Friday, December 15, 2017
 

自分を愛でる

f17-130年も男をやっていると親や周りから褒められるという事がなくなってくる。
むしろ激励という名の批判だったり、足りてないところの指摘などのほうが多くなる。それだけ期待されてるってことなんだろうし、言われてるうちが花なんだけど、自分の場合はそこから自己批判に走ってしまうので、あまり精神的によくない。

褒められてるうちは、まだまだというけれど、幼少時とかにあまり親から褒められた経験が少ない人間としては、自分の立ち位置というか居場所が「言われた事に素直に従う事」とかにあったりするので、本来、自分ができる事とかでも無意識に手を抜いたり、周りからの指摘を待ったり、携わってる物事への関心が足りなくなったりしてた。仕事でもレギュレーションが曖昧だとイライラしたり、型にハメて動こうとするので、なぁなぁで動く事に戸惑いを感じてしまう。PM的には、そこを明確にするのが大事なんだけど、それに依存してしまうので、融通がきかず、違う意識の人から指摘を受けた時、自己批判におちて、ネガティブなスパイラルに入り、結局、開き直るという繰り返しだったような。
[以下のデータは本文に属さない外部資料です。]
<file path="src/design/spfr_pkg.sv">
// Shared types and constants of the serial packet frame receiver.
`default_nettype none

package spfr_pkg;

  // Configuration register indexes.
  localparam logic CFG_MAX_LENGTH = 1'b0;
  localparam logic CFG_TIMEOUT    = 1'b1;

  // Input operations.
  localparam logic OP_BYTE = 1'b0;
  localparam logic OP_TICK = 1'b1;

  // Result kinds.
  localparam logic KIND_RESPONSE = 1'b0;
  localparam logic KIND_PAYLOAD  = 1'b1;

  // Error flag bits.
  localparam logic [2:0] ERR_NONE     = 3'b000;
  localparam logic [2:0] ERR_TIMEOUT  = 3'b001;
  localparam logic [2:0] ERR_LENGTH   = 3'b010;
  localparam logic [2:0] ERR_CHECKSUM = 3'b100;

  localparam logic [7:0] SYNC_BYTE = 8'hFF;
  localparam logic [7:0] RESP_ID   = 8'h01;

  // Positions of the five response items.
  localparam logic [2:0] RESP_SYNC_A = 3'd0;
  localparam logic [2:0] RESP_SYNC_B = 3'd1;
  localparam logic [2:0] RESP_IDENT  = 3'd2;
  localparam logic [2:0] RESP_FLAGS  = 3'd3;
  localparam logic [2:0] RESP_CHECK  = 3'd4;

  localparam logic [5:0]  MAX_LENGTH_RESET = 6'd32;
  localparam logic [15:0] TIMEOUT_RESET    = 16'd1000;
  localparam logic [15:0] TICKS_MAX        = 16'hFFFF;

  typedef enum logic [3:0] {
    ST_SYNC1,
    ST_SYNC2,
    ST_LEN,
    ST_DATA,
    ST_SUM,
    ST_FETCH,
    ST_PAYLOAD,
    ST_RESP
  } st_t;

  typedef struct packed {
    logic       take_len;
    logic       take_data;
    logic       clr_err;
    logic [2:0] set_err;
    logic       fetch;
    logic       emit_pay;
    logic       resp_start;
    logic       emit_resp;
  } cmd_t;

  typedef struct packed {
    logic is_sync;
    logic len_over;
    logic len_zero;
    logic data_done;
    logic sum_ok;
    logic tmo_hit;
    logic out_free;
    logic pay_done;
    logic resp_done;
  } sts_t;

endpackage

`default_nettype wire

</file>
<file path="src/design/serial_packet_frame_receiver.sv">
// Input: a byte or tick item is taken while in_tready is high, which is while a packet is received.
// A completed packet gives a burst: a fetch state reads the payload buffer, then one payload
// item per cycle and five response items follow, paced by out_tready; input waits during the burst.
// Reset: synchronous active-low rst_n clears the state machine, error flags, counters and sets
// max_length to 32 and timeout_ticks to 1000; the payload buffer is not cleared.
`default_nettype none

module serial_packet_frame_receiver #(
  parameter int BUFFER_DEPTH = 32
) (
  input  wire         clk,
  input  wire         rst_n,
  input  wire         in_tvalid,
  output logic        in_tready,
  input  wire  [7:0]  in_tdata,   // [7:0] rx_byte
  input  wire         in_tuser,   // [0] operation
  output logic        out_tvalid,
  input  wire         out_tready,
  output logic [7:0]  out_tdata,  // [7:0] out_byte
  output logic        out_tuser,  // [0] kind
  output logic        out_tlast,
  input  wire         cfg_valid,
  output logic        cfg_ready,
  input  wire         cfg_index,
  input  wire  [15:0] cfg_data
);

  spfr_pkg::cmd_t cmd;
  spfr_pkg::sts_t sts;
  logic           in_fire;
  logic           cfg_fire;

  assign cfg_ready = 1'b1;
  assign in_fire   = in_tvalid && in_tready;
  assign cfg_fire  = cfg_valid && cfg_ready;

  spfr_ctrl u_ctrl (
    .clk      (clk),
    .rst_n    (rst_n),
    .in_fire  (in_fire),
    .op       (in_tuser),
    .sts      (sts),
    .in_ready (in_tready),
    .cmd      (cmd)
  );

  spfr_dp #(
    .BUFFER_DEPTH (BUFFER_DEPTH)
  ) u_dp (
    .clk       (clk),
    .rst_n     (rst_n),
    .in_fire   (in_fire),
    .op        (in_tuser),
    .rx_byte   (in_tdata),
    .cfg_fire  (cfg_fire),
    .cfg_idx   (cfg_index),
    .cfg_wdata (cfg_data),
    .cmd       (cmd),
    .sts       (sts),
    .out_valid (out_tvalid),
    .out_ready (out_tready),
    .out_kind  (out_tuser),
    .out_data  (out_tdata),
    .out_last  (out_tlast)
  );

endmodule

`default_nettype wire

</file>
<file path="src/design/spfr_ctrl.sv">
// Controller state machine: packet phases and result burst sequencing.
`default_nettype none

module spfr_ctrl (
  input  wire              clk,
  input  wire              rst_n,
  input  wire              in_fire,
  input  wire              op,
  input  spfr_pkg::sts_t   sts,
  output logic             in_ready,
  output spfr_pkg::cmd_t   cmd
);

  spfr_pkg::st_t state_r, state_nxt;
  logic          rx_phase;
  logic          tmo_phase;

  assign rx_phase  = (state_r == spfr_pkg::ST_SYNC1) || (state_r == spfr_pkg::ST_SYNC2) ||
                     (state_r == spfr_pkg::ST_LEN)   || (state_r == spfr_pkg::ST_DATA)  ||
                     (state_r == spfr_pkg::ST_SUM);
  assign tmo_phase = (state_r == spfr_pkg::ST_LEN) || (state_r == spfr_pkg::ST_DATA) ||
                     (state_r == spfr_pkg::ST_SUM);
  assign in_ready  = rx_phase;

  always_ff @(posedge clk) begin
    if (!rst_n) begin
      state_r <= spfr_pkg::ST_SYNC1;
    end else begin
      state_r <= state_nxt;
    end
  end

  always_comb begin
    state_nxt = state_r;
    if (in_fire && op == spfr_pkg::OP_TICK) begin
      if (tmo_phase && sts.tmo_hit) begin
        state_nxt = spfr_pkg::ST_RESP;
      end
    end else begin
      unique case (state_r)
        spfr_pkg::ST_SYNC1: begin
          if (in_fire && sts.is_sync) state_nxt = spfr_pkg::ST_SYNC2;
        end
        spfr_pkg::ST_SYNC2: begin
          if (in_fire) state_nxt = sts.is_sync ? spfr_pkg::ST_LEN : spfr_pkg::ST_SYNC1;
        end
        spfr_pkg::ST_LEN: begin
          if (in_fire) begin
            state_nxt = (sts.len_over || sts.len_zero) ? spfr_pkg::ST_RESP
                                                       : spfr_pkg::ST_DATA;
          end
        end
        spfr_pkg::ST_DATA: begin
          if (in_fire && sts.data_done) state_nxt = spfr_pkg::ST_SUM;
        end
        spfr_pkg::ST_SUM: begin
          if (in_fire) state_nxt = sts.sum_ok ? spfr_pkg::ST_FETCH : spfr_pkg::ST_RESP;
        end
        spfr_pkg::ST_FETCH: begin
          state_nxt = spfr_pkg::ST_PAYLOAD;
        end
        spfr_pkg::ST_PAYLOAD: begin
          if (sts.out_free && sts.pay_done) state_nxt = spfr_pkg::ST_RESP;
        end
        spfr_pkg::ST_RESP: begin
          if (sts.out_free && sts.resp_done) state_nxt = spfr_pkg::ST_SYNC1;
        end
        default: state_nxt = spfr_pkg::ST_SYNC1;
      endcase
    end
  end

  always_comb begin
    cmd = '0;
    if (in_fire && op == spfr_pkg::OP_TICK) begin
      if (tmo_phase && sts.tmo_hit) begin
        cmd.set_err    = spfr_pkg::ERR_TIMEOUT;
        cmd.resp_start = 1'b1;
      end
    end else begin
      unique case (state_r)
        spfr_pkg::ST_SYNC2: begin
          if (in_fire && sts.is_sync) cmd.clr_err = 1'b1;
        end
        spfr_pkg::ST_LEN: begin
          if (in_fire) begin
            cmd.take_len = 1'b1;
            if (sts.len_over) begin
              cmd.set_err    = spfr_pkg::ERR_LENGTH;
              cmd.resp_start = 1'b1;
            end else if (sts.len_zero) begin
              cmd.resp_start = 1'b1;
            end
          end
        end
        spfr_pkg::ST_DATA: begin
          if (in_fire) cmd.take_data = 1'b1;
        end
        spfr_pkg::ST_SUM: begin
          if (in_fire) begin
            if (sts.sum_ok) begin
              cmd.fetch = 1'b1;
            end else begin
              cmd.set_err    = spfr_pkg::ERR_CHECKSUM;
              cmd.resp_start = 1'b1;
            end
          end
        end
        spfr_pkg::ST_PAYLOAD: begin
          if (sts.out_free) begin
            cmd.emit_pay   = 1'b1;
            cmd.resp_start = sts.pay_done;
          end
        end
        spfr_pkg::ST_RESP: begin
          if (sts.out_free) cmd.emit_resp = 1'b1;
        end
        default: cmd = '0;
      endcase
    end
  end

endmodule

`default_nettype wire

</file>
<file path="src/design/spfr_dp.sv">
// Datapath: config registers, payload buffer, checksum, tick counter, result register.
`default_nettype none

module spfr_dp #(
  parameter int BUFFER_DEPTH = 32
) (
  input  wire             clk,
  input  wire             rst_n,
  input  wire             in_fire,
  input  wire             op,
  input  wire  [7:0]      rx_byte,
  input  wire             cfg_fire,
  input  wire             cfg_idx,
  input  wire  [15:0]     cfg_wdata,
  input  spfr_pkg::cmd_t  cmd,
  output spfr_pkg::sts_t  sts,
  output logic            out_valid,
  input  wire             out_ready,
  output logic            out_kind,
  output logic [7:0]      out_data,
  output logic            out_last
);

  localparam int         AW    = (BUFFER_DEPTH > 1) ? $clog2(BUFFER_DEPTH) : 1;
  localparam logic [5:0] DEPTH = 6'(BUFFER_DEPTH);

  logic [5:0]  max_len_r;
  logic [15:0] tmo_r;
  logic [2:0]  err_r;
  logic [5:0]  len_r;
  logic [5:0]  cnt_r;
  logic [7:0]  sum_r;
  logic [15:0] idle_r, idle_nxt;
  logic [5:0]  idx_r;
  logic [2:0]  ridx_r;
  logic [7:0]  mem [BUFFER_DEPTH];
  logic [7:0]  rd_data_r;
  logic [AW-1:0] raddr_r, raddr_nxt;
  logic        out_valid_r, out_valid_nxt;
  logic        out_kind_r;
  logic [7:0]  out_data_r;
  logic        out_last_r;

  logic [5:0]  limit;
  logic [6:0]  cnt_inc;
  logic [6:0]  idx_inc;
  logic [7:0]  resp_byte;
  logic        out_free;

  assign limit    = (max_len_r > DEPTH) ? DEPTH : max_len_r;
  assign cnt_inc  = {1'b0, cnt_r} + 7'd1;
  assign idx_inc  = {1'b0, idx_r} + 7'd1;
  assign out_free = !out_valid_r || out_ready;
  assign idle_nxt = (idle_r == spfr_pkg::TICKS_MAX) ? idle_r : idle_r + 16'd1;

  always_comb begin
    sts.is_sync   = (rx_byte == spfr_pkg::SYNC_BYTE);
    sts.len_over  = (rx_byte > {2'b00, limit});
    sts.len_zero  = (rx_byte == 8'd0);
    sts.data_done = (cnt_inc >= {1'b0, len_r});
    sts.sum_ok    = (rx_byte == ~sum_r);
    sts.tmo_hit   = (idle_nxt > tmo_r);
    sts.out_free  = out_free;
    sts.pay_done  = (idx_inc >= {1'b0, len_r});
    sts.resp_done = (ridx_r == spfr_pkg::RESP_CHECK);
  end

  // Control and configuration state.
  always_ff @(posedge clk) begin
    if (!rst_n) begin
      max_len_r   <= spfr_pkg::MAX_LENGTH_RESET;
      tmo_r       <= spfr_pkg::TIMEOUT_RESET;
      err_r       <= spfr_pkg::ERR_NONE;
      len_r       <= '0;
      cnt_r       <= '0;
      idle_r      <= '0;
      idx_r       <= '0;
      ridx_r      <= '0;
      raddr_r     <= '0;
      out_valid_r <= 1'b0;
    end else begin
      if (cfg_fire) begin
        unique case (cfg_idx)
          spfr_pkg::CFG_MAX_LENGTH: max_len_r <= cfg_wdata[5:0];
          spfr_pkg::CFG_TIMEOUT:    tmo_r     <= cfg_wdata;
          default: ;
        endcase
      end
      if (in_fire) begin
        idle_r <= (op == spfr_pkg::OP_TICK) ? idle_nxt : 16'd0;
      end
      if (cmd.clr_err) begin
        err_r <= spfr_pkg::ERR_NONE;
      end else begin
        err_r <= err_r | cmd.set_err;
      end
      if (cmd.take_len) begin
        len_r <= rx_byte[5:0];
        cnt_r <= '0;
      end else if (cmd.take_data) begin
        cnt_r <= cnt_inc[5:0];
      end
      if (cmd.fetch) begin
        idx_r <= '0;
      end else if (cmd.emit_pay) begin
        idx_r <= idx_inc[5:0];
      end
      if (cmd.resp_start) begin
        ridx_r <= spfr_pkg::RESP_SYNC_A;
      end else if (cmd.emit_resp) begin
        ridx_r <= ridx_r + 3'd1;
      end
      raddr_r     <= raddr_nxt;
      out_valid_r <= out_valid_nxt;
    end
  end

  // Running checksum over the length byte and the payload.
  always_ff @(posedge clk) begin
    if (cmd.take_len) begin
      sum_r <= rx_byte;
    end else if (cmd.take_data) begin
      sum_r <= sum_r + rx_byte;
    end
  end

  // Payload buffer: one write port, one registered read port.
  always_ff @(posedge clk) begin
    if (cmd.take_data && cnt_r < DEPTH) begin
      mem[cnt_r[AW-1:0]] <= rx_byte;
    end
    rd_data_r <= mem[raddr_nxt];
  end

  // The read address runs one entry ahead of the item being emitted.
  always_comb begin
    raddr_nxt = raddr_r;
    if (cmd.fetch) begin
      raddr_nxt = '0;
    end else if (cmd.emit_pay && idx_inc < {1'b0, len_r}) begin
      raddr_nxt = idx_inc[AW-1:0];
    end
  end

  always_comb begin
    unique case (ridx_r)
      spfr_pkg::RESP_SYNC_A: resp_byte = spfr_pkg::SYNC_BYTE;
      spfr_pkg::RESP_SYNC_B: resp_byte = spfr_pkg::SYNC_BYTE;
      spfr_pkg::RESP_IDENT:  resp_byte = spfr_pkg::RESP_ID;
      spfr_pkg::RESP_FLAGS:  resp_byte = {5'b00000, err_r};
      spfr_pkg::RESP_CHECK:  resp_byte = ~(8'd1 + {5'b00000, err_r});
      default:               resp_byte = spfr_pkg::SYNC_BYTE;
    endcase
  end

  always_comb begin
    out_valid_nxt = out_valid_r;
    if (cmd.emit_pay || cmd.emit_resp) begin
      out_valid_nxt = 1'b1;
    end else if (out_ready) begin
      out_valid_nxt = 1'b0;
    end
  end

  always_ff @(posedge clk) begin
    if (cmd.emit_pay) begin
      out_kind_r <= spfr_pkg::KIND_PAYLOAD;
      out_data_r <= rd_data_r;
      out_last_r <= 1'b0;
    end else if (cmd.emit_resp) begin
      out_kind_r <= spfr_pkg::KIND_RESPONSE;
      out_data_r <= resp_byte;
      out_last_r <= (ridx_r == spfr_pkg::RESP_CHECK);
    end
  end

  assign out_valid = out_valid_r;
  assign out_kind  = out_kind_r;
  assign out_data  = out_data_r;
  assign out_last  = out_last_r;

endmodule

`default_nettype wire

</file>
年末は、アスペルガーの本とかアダルトチルドレンの本とか人間失格を読んだりしたんだけど、今年はちょっとずつ、怒られたりしても「イヤなものはイヤ」と言えるようになりたいなーと思ってる。そのせいか、周りから指摘されても、前ほど気にならなくはなってきたかも。そこで自分の軸ができれば、人が決めたレギュレーションや手法に依存する事なく、自分で判断できるようになれそう。むしろ自分に足りないのは、そういう場面でこそ自己批判に走らず「こんなに頑張ったじゃないか」と自分を褒め(愛す)る事なんだと思う。

とかく自分にとって、この世は生きにくい。でも、そこに気がつけただけでも素晴らしい。
今年は些細な事でも、ちゃんと自分を褒めていきたいと思う。

書いててなんか泣けてきたけど、嬉し涙の感覚に近い。変なの。

 

暮れの元気なご挨拶

yamahasea2いつの頃からか年賀状を書かなくなって、それが当たり前になっている。
かといって、「あけおめ」メールをする事もなく、なんとなく、そういったキマリの挨拶みたいなことをするのに照れみたいなのを感じてしまうのだが、小学校の頃に担任の先生に年賀状を書いて、それ以来書いていないかもしれない。あんまり覚えてない。高校とかは多分皆無。まぁ、普段から顔合わせてる仲だし、何をいまさらおめでとうなのかとツンツンしてた時期だったかも。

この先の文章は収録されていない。